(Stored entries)
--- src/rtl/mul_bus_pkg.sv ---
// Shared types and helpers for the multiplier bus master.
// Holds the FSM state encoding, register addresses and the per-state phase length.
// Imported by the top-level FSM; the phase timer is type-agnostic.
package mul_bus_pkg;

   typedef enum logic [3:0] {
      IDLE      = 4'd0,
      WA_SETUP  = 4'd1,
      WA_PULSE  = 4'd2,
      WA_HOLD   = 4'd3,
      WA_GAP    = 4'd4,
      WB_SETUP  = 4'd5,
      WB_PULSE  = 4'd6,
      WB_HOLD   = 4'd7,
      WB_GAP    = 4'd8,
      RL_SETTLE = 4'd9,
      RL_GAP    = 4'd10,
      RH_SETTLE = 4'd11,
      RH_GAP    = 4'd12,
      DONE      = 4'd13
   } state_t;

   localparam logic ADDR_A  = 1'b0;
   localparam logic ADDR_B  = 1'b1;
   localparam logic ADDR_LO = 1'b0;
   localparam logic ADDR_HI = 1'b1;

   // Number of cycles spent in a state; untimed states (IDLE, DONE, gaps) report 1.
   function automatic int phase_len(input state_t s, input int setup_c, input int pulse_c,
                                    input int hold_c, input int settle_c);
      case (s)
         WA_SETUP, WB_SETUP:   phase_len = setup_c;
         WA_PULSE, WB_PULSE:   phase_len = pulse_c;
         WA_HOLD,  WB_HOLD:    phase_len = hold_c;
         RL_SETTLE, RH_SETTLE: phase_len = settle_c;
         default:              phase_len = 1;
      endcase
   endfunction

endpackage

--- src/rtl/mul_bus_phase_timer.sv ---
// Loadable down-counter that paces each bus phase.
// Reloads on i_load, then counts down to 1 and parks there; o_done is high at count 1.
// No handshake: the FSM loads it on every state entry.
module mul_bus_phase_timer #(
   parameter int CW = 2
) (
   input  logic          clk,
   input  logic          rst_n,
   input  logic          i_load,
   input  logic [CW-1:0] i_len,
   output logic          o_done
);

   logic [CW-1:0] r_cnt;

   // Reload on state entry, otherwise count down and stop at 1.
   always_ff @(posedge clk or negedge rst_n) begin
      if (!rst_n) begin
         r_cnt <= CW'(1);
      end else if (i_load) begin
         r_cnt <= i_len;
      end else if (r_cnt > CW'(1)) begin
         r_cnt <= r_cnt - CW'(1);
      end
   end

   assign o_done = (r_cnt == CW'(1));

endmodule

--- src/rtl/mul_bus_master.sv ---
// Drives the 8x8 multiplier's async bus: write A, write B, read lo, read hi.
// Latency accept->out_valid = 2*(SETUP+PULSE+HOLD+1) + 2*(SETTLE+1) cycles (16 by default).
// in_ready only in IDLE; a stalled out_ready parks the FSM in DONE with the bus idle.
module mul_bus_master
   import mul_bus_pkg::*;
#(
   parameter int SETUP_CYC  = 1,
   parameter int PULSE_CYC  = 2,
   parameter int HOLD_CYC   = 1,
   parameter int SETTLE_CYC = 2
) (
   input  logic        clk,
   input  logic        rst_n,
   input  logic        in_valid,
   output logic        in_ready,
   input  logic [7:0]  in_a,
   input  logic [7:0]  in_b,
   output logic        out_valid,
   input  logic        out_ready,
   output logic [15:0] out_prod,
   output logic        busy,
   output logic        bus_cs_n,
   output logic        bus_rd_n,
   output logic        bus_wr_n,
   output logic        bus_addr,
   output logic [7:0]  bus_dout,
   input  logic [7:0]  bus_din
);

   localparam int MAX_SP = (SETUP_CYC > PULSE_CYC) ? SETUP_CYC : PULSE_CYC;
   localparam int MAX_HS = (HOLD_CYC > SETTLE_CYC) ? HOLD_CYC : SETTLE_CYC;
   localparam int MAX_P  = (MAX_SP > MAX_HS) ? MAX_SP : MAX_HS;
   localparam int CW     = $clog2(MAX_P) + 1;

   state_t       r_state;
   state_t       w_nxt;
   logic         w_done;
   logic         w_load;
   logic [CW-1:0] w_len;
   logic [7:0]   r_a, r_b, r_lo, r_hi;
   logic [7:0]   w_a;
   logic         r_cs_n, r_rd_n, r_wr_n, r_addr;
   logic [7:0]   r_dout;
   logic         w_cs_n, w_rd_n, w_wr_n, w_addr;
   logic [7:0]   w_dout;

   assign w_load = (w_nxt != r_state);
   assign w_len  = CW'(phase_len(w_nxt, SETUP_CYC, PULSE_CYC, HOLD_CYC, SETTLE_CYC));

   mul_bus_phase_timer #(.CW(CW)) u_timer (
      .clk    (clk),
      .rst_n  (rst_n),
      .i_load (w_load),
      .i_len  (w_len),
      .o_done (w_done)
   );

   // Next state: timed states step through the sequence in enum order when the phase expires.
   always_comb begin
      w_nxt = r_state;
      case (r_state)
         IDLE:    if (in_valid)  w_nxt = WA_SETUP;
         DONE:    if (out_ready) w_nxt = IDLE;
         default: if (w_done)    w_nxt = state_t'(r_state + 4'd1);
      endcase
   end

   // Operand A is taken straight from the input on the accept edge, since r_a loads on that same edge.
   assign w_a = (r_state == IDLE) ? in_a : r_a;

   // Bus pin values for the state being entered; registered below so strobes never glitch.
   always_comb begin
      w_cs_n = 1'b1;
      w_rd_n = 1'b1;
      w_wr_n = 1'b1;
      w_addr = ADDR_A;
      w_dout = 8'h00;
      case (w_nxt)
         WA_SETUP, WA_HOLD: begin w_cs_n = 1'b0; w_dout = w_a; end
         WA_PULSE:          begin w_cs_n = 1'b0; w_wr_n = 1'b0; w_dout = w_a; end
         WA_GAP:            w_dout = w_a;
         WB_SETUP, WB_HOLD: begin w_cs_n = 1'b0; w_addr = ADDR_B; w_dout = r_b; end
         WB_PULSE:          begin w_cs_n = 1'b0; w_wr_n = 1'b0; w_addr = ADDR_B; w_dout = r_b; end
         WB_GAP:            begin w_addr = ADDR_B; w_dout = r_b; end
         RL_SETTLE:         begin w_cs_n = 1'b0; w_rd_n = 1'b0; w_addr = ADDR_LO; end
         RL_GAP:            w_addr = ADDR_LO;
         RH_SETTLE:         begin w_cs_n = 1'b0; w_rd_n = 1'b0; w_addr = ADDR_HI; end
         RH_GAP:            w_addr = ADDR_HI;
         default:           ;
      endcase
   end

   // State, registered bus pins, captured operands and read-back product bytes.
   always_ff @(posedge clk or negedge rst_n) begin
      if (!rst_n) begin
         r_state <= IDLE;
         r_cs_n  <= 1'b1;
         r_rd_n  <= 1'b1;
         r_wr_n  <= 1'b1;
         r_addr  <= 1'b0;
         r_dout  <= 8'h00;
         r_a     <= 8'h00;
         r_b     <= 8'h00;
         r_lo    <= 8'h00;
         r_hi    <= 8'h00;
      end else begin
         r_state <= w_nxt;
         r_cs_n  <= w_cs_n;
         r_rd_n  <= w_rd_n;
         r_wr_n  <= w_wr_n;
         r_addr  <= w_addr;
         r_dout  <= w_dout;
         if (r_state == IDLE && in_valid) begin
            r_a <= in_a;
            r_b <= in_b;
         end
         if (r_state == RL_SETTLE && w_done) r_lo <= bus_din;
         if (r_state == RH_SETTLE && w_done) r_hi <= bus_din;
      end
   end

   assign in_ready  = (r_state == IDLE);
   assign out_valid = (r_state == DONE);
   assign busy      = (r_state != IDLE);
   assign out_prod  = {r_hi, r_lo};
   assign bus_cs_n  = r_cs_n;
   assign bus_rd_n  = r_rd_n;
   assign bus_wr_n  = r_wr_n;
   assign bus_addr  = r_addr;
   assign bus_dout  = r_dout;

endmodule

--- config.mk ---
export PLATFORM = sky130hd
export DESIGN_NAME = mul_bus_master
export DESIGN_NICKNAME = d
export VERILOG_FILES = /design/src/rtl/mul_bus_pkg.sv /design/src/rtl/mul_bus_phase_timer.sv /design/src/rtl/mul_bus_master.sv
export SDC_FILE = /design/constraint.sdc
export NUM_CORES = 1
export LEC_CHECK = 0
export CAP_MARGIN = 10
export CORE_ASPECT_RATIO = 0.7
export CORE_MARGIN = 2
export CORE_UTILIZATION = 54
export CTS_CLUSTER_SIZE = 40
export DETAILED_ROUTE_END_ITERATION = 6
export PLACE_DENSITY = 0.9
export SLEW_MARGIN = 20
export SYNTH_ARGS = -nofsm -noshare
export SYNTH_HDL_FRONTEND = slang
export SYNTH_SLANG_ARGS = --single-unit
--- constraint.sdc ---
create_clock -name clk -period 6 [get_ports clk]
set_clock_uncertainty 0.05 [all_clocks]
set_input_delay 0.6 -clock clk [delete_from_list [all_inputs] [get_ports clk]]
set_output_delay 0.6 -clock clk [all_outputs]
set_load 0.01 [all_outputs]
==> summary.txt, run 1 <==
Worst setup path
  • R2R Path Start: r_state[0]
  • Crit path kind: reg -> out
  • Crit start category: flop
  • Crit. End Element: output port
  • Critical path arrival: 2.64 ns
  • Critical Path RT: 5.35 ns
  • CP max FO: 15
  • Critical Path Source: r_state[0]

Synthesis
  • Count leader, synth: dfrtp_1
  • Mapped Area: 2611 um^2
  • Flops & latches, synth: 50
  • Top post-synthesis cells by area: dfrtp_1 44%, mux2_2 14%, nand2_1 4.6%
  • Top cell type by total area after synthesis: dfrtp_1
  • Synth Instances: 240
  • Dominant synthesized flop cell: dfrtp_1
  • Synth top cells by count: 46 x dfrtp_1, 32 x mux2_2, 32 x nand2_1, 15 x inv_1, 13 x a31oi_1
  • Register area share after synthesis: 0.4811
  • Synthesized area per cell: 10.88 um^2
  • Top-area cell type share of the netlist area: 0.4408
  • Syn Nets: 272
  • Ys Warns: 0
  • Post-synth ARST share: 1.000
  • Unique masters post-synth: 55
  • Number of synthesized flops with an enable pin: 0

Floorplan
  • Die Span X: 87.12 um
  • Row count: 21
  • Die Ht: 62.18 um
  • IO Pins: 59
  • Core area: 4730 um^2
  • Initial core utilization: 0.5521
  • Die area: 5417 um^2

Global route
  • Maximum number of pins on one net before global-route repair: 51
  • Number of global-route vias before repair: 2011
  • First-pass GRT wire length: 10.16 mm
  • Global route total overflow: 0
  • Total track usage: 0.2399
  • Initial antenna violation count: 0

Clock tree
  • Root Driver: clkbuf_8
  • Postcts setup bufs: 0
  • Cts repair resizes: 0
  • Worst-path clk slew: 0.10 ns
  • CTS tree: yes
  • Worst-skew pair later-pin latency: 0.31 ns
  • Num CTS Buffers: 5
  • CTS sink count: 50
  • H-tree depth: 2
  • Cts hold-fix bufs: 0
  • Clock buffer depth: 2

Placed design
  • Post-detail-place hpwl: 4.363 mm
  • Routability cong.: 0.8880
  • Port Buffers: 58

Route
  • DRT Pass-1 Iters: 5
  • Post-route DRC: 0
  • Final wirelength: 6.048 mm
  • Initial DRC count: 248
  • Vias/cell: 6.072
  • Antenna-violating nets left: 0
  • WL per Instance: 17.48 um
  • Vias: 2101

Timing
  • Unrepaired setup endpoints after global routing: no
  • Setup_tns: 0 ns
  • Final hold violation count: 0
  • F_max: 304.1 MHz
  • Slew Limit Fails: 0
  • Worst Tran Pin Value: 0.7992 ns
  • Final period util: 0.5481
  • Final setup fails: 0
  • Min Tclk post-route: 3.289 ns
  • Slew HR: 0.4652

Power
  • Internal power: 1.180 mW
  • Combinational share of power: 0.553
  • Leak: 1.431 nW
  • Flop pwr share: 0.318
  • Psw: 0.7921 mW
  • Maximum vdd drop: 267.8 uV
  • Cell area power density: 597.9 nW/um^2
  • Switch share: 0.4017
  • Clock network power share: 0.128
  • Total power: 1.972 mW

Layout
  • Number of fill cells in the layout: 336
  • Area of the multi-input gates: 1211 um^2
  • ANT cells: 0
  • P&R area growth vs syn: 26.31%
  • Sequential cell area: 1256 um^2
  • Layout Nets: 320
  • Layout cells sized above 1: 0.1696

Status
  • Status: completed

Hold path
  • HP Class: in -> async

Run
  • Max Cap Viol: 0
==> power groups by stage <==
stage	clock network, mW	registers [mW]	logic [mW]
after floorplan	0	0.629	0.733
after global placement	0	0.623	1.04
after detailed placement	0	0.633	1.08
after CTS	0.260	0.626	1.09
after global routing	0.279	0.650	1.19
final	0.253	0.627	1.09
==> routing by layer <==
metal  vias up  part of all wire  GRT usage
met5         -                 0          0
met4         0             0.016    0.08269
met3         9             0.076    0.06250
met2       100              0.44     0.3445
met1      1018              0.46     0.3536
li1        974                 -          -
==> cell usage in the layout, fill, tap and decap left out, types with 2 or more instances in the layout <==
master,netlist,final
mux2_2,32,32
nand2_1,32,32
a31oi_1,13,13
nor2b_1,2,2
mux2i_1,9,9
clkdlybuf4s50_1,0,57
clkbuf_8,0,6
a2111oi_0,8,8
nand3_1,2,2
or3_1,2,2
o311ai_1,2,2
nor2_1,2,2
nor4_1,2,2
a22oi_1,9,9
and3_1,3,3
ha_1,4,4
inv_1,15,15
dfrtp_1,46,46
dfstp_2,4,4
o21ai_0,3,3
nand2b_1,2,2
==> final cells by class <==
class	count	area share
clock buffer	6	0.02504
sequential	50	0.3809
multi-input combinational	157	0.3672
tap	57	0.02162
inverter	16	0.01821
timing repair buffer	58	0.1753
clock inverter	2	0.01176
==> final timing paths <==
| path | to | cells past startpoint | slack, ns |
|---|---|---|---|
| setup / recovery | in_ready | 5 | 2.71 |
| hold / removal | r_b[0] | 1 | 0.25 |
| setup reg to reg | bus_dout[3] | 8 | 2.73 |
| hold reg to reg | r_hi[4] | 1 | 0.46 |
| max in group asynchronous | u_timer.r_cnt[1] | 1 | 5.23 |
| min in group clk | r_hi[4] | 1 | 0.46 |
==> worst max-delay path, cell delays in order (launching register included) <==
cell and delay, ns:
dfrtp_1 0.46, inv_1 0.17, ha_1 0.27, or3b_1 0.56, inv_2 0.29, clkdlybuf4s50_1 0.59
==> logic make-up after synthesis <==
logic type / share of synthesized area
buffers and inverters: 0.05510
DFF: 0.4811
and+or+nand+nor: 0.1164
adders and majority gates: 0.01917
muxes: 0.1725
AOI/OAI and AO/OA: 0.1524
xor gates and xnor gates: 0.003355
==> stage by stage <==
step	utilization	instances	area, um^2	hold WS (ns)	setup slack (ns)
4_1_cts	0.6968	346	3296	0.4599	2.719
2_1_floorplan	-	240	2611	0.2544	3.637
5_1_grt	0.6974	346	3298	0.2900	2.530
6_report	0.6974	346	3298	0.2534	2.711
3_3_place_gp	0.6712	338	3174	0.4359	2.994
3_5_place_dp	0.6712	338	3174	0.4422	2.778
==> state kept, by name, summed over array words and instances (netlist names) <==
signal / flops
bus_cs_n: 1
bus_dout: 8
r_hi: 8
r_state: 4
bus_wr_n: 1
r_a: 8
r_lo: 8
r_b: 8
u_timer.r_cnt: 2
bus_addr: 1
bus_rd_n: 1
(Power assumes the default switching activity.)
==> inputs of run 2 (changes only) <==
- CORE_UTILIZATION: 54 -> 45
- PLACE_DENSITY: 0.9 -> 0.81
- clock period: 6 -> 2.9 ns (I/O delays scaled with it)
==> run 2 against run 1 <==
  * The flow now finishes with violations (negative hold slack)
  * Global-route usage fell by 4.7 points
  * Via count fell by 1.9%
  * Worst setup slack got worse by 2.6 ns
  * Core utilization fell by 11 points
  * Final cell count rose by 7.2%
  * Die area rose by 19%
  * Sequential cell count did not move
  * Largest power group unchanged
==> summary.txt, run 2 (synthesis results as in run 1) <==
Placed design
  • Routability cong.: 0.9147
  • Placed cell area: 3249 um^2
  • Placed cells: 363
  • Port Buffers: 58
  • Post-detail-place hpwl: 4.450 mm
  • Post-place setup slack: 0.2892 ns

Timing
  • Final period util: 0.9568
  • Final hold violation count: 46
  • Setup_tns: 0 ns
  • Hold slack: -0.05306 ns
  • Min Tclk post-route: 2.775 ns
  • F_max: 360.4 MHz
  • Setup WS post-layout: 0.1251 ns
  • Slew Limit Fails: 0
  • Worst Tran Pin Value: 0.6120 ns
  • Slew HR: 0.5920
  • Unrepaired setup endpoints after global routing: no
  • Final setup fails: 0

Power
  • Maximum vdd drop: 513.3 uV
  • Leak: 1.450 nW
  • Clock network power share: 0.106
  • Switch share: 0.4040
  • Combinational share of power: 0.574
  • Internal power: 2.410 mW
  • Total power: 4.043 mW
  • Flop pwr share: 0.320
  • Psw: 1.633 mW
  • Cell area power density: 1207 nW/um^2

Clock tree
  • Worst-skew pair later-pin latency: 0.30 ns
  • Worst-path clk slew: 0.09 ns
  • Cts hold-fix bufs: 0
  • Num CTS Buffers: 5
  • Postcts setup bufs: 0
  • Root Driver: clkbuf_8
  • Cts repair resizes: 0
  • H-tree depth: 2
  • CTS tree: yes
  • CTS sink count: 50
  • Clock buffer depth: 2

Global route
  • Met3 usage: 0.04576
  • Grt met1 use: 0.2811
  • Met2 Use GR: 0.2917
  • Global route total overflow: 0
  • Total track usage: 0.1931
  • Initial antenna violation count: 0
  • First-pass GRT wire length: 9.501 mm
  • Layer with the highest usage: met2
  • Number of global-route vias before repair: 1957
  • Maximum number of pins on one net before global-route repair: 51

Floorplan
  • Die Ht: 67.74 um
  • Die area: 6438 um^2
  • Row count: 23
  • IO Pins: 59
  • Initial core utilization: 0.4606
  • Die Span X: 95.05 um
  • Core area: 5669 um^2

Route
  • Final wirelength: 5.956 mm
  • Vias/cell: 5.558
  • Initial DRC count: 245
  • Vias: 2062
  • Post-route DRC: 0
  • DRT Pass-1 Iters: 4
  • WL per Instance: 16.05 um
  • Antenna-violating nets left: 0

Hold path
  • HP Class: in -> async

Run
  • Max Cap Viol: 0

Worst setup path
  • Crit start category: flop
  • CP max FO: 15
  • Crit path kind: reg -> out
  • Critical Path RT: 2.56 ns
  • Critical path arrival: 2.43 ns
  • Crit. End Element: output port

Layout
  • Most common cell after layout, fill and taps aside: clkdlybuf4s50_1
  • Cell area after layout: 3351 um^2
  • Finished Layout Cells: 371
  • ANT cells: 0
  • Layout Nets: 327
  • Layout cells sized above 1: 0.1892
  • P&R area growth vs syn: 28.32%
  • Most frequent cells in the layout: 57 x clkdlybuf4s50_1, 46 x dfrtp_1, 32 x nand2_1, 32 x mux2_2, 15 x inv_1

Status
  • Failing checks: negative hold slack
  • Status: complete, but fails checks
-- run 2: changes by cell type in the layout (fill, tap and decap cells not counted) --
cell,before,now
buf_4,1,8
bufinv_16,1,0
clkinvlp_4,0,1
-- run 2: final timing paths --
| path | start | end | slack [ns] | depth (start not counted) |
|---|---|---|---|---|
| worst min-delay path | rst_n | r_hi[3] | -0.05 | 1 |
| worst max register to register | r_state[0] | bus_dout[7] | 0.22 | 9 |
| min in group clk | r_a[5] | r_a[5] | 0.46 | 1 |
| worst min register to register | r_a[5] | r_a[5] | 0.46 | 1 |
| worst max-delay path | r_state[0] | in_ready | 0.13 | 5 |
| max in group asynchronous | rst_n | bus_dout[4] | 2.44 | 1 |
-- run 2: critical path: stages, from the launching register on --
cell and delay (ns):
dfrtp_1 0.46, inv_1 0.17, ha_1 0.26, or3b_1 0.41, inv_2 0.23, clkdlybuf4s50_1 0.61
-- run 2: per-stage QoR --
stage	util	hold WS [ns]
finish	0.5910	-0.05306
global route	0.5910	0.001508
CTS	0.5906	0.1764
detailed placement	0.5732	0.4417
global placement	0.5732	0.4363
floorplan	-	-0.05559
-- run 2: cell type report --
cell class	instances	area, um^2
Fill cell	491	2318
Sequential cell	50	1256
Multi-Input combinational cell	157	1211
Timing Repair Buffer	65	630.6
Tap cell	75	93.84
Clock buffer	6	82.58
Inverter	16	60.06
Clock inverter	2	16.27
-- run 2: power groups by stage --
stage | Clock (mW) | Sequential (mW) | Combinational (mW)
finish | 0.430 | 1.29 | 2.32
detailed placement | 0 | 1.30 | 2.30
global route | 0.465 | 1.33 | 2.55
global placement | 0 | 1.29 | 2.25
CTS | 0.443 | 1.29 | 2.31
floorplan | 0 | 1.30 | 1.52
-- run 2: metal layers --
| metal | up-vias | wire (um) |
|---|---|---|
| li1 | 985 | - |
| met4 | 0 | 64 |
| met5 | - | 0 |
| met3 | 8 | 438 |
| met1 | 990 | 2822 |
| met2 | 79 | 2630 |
--
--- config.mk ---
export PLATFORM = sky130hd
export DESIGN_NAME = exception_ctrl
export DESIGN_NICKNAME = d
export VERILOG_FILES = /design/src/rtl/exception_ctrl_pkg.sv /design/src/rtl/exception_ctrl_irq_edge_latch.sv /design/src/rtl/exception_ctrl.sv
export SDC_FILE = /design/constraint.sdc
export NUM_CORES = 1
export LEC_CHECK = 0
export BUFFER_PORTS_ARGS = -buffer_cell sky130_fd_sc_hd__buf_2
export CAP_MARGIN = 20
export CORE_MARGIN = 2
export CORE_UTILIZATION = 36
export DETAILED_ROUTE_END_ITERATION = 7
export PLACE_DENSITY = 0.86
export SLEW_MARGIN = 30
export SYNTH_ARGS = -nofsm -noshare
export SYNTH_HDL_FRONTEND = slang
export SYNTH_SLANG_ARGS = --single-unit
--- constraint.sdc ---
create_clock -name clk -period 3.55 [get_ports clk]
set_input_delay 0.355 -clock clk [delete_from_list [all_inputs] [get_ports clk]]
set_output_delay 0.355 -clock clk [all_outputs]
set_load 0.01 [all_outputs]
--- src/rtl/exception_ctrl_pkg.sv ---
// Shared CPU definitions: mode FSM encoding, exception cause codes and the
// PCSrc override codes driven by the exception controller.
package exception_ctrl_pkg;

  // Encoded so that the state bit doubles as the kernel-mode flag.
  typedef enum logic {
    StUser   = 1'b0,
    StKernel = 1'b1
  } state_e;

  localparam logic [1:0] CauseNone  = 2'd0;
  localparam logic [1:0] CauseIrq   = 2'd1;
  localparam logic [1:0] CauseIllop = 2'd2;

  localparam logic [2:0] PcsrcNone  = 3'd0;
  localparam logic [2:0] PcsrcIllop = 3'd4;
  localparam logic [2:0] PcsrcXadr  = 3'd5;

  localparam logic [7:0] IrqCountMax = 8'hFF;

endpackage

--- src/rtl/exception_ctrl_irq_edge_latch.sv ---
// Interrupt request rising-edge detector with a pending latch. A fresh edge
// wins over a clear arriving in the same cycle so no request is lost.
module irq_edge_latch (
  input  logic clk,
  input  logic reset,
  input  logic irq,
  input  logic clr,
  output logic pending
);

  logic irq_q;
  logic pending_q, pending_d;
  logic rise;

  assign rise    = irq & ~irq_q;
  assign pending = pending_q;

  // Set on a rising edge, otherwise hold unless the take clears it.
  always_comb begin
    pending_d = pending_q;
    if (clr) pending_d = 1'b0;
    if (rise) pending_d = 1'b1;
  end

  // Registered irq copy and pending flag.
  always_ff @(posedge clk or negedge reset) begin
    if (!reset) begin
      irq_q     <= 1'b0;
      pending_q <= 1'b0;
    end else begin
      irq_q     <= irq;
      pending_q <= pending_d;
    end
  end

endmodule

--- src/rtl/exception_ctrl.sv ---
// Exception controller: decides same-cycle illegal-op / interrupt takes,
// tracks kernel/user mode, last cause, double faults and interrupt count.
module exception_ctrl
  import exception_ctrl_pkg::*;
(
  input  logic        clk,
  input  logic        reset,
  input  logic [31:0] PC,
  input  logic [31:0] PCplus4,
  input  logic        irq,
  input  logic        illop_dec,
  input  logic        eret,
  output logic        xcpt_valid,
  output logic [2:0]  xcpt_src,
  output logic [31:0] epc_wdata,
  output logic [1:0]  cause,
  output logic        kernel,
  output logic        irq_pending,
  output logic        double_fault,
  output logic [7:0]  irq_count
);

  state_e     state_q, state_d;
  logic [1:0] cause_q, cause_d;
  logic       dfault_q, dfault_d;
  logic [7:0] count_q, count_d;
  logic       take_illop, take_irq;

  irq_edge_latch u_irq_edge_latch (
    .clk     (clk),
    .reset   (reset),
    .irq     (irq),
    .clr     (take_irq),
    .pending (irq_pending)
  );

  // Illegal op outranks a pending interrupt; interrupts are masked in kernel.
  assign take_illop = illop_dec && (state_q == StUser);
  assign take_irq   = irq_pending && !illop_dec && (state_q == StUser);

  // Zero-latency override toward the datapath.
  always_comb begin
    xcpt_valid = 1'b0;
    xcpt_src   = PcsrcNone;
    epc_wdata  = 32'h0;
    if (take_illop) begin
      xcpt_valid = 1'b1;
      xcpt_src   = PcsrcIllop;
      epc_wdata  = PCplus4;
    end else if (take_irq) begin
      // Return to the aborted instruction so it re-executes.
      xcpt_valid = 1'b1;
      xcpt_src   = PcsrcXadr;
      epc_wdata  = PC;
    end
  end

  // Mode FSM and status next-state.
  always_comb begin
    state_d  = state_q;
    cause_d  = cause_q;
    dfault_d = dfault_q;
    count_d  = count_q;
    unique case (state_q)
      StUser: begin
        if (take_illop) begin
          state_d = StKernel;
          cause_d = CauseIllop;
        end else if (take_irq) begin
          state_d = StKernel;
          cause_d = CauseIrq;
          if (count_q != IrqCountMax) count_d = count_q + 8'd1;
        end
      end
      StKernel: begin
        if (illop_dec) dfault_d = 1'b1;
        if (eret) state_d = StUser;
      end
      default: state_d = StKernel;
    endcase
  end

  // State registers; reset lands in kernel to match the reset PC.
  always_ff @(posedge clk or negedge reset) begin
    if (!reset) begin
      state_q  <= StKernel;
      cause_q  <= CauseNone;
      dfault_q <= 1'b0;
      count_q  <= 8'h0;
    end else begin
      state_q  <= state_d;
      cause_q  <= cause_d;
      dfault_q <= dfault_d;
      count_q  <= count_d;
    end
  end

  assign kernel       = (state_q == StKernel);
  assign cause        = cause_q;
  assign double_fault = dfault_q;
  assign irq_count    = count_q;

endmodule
* * *
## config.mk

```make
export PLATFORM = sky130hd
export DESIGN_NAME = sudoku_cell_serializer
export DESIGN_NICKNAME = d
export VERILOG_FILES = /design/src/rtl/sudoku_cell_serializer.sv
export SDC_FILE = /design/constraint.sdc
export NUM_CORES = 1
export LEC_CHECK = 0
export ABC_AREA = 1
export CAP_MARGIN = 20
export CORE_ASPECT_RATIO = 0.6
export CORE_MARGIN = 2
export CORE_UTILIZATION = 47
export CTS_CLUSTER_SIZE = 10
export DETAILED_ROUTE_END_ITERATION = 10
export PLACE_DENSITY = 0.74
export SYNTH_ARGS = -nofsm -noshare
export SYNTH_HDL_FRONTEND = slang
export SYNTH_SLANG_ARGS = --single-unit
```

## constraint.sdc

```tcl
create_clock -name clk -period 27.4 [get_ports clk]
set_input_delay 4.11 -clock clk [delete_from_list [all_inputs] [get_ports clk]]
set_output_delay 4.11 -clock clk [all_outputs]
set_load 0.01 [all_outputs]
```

### Your objective
Could you return exactly the lines above from the line with "Leak: 1.450 nW" to the line with "before repair: 1957", both included, and nothing else?

### Solution to the problem
  • Leak: 1.450 nW
  • Clock network power share: 0.106
  • Switch share: 0.4040
  • Combinational share of power: 0.574
  • Internal power: 2.410 mW
  • Total power: 4.043 mW
  • Flop pwr share: 0.320
  • Psw: 1.633 mW
  • Cell area power density: 1207 nW/um^2

Clock tree
  • Worst-skew pair later-pin latency: 0.30 ns
  • Worst-path clk slew: 0.09 ns
  • Cts hold-fix bufs: 0
  • Num CTS Buffers: 5
  • Postcts setup bufs: 0
  • Root Driver: clkbuf_8
  • Cts repair resizes: 0
  • H-tree depth: 2
  • CTS tree: yes
  • CTS sink count: 50
  • Clock buffer depth: 2

Global route
  • Met3 usage: 0.04576
  • Grt met1 use: 0.2811
  • Met2 Use GR: 0.2917
  • Global route total overflow: 0
  • Total track usage: 0.1931
  • Initial antenna violation count: 0
  • First-pass GRT wire length: 9.501 mm
  • Layer with the highest usage: met2
  • Number of global-route vias before repair: 1957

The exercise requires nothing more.